Dataset entries:
::::::::::
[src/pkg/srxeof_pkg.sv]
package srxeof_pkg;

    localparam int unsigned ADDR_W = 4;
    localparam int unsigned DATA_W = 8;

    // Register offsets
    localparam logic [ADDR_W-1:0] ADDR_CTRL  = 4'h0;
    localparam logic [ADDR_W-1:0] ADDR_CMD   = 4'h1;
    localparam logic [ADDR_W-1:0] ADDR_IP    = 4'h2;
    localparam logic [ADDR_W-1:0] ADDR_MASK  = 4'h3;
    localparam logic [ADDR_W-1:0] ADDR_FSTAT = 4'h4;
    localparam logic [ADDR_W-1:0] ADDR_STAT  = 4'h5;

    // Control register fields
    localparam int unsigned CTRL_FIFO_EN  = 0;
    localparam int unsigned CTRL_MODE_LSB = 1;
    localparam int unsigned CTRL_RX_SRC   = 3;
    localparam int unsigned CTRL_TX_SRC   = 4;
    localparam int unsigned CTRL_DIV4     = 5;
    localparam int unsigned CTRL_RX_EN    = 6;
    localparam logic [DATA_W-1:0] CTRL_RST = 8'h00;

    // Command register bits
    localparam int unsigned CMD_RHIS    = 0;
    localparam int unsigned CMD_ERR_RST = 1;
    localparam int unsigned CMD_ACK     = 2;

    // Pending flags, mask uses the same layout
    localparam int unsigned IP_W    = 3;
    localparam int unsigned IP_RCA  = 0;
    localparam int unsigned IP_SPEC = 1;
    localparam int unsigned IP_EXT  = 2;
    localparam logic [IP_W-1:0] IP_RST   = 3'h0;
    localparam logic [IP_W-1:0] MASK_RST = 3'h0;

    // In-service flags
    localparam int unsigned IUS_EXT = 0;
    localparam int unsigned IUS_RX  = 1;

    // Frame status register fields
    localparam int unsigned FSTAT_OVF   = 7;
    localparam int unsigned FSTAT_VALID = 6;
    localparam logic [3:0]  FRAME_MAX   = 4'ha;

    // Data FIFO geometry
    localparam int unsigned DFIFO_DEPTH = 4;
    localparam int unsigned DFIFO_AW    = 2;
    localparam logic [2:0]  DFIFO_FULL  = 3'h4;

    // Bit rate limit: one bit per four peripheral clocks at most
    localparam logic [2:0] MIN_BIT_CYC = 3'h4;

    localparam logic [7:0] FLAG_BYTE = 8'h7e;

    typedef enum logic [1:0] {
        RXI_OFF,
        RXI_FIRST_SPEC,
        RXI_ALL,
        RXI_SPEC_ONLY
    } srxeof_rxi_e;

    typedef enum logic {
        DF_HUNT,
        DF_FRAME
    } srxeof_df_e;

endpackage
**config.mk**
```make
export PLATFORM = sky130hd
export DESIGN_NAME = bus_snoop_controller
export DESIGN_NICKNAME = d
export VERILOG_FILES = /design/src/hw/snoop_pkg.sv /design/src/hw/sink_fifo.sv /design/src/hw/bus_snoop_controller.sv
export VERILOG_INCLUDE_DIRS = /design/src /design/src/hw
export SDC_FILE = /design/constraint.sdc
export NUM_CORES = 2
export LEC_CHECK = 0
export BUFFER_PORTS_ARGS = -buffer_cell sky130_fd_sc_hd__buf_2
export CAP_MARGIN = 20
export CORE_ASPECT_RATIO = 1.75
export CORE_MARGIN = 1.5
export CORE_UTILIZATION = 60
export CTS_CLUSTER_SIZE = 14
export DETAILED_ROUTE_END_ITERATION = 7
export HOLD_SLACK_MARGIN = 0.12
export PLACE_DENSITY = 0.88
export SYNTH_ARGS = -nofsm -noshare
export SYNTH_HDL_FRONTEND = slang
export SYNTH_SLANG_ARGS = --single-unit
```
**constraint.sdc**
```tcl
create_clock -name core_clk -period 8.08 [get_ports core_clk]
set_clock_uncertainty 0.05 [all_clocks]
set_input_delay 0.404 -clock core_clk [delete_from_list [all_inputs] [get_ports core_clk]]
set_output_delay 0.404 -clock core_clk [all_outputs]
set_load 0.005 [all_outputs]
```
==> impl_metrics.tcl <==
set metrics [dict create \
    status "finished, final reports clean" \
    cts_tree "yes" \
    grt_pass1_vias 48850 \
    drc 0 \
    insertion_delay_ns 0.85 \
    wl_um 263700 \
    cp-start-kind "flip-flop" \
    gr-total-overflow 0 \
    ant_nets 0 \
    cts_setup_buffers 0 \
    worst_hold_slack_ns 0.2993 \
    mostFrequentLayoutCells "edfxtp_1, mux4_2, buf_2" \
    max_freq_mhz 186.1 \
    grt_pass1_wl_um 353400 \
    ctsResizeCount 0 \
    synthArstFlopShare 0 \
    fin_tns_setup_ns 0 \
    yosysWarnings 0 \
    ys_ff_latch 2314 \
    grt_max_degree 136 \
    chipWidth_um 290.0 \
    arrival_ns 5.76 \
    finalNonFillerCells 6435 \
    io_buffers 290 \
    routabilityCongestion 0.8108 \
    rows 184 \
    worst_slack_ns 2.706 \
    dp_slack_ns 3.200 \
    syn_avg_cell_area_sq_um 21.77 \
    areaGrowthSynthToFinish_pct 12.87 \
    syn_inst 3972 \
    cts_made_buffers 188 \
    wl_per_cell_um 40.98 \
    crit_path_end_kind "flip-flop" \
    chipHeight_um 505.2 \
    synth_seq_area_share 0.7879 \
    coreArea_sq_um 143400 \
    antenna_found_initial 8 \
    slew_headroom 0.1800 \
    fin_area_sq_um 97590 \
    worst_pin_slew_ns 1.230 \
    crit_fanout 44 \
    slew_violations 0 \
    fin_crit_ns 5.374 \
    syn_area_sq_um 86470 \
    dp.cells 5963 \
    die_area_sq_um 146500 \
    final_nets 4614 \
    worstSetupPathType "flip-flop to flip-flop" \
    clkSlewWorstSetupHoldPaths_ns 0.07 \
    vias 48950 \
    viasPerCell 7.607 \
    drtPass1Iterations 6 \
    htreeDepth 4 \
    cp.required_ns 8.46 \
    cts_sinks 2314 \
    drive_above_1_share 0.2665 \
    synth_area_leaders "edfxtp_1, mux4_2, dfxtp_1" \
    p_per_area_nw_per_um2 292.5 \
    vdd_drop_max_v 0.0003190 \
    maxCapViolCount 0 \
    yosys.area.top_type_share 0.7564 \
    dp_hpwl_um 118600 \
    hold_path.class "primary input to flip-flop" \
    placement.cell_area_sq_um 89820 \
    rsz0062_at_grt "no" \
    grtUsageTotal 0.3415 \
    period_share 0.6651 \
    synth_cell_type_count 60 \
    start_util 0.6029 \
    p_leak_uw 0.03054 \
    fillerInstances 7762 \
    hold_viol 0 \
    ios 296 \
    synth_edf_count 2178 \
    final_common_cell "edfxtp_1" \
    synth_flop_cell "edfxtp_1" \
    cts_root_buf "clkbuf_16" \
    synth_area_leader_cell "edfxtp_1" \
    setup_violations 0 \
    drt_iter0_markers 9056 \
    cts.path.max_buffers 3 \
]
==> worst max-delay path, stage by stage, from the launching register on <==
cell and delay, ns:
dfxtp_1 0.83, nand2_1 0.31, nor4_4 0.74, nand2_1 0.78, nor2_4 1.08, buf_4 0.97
::::::::::
● **INSTRUCTIONS FOR THE TASK**: In the lines above, find the word "constraint" and copy each line that contains it.

● **SOLUTION TO THIS EXERCISE**:
export SDC_FILE = /design/constraint.sdc
**constraint.sdc**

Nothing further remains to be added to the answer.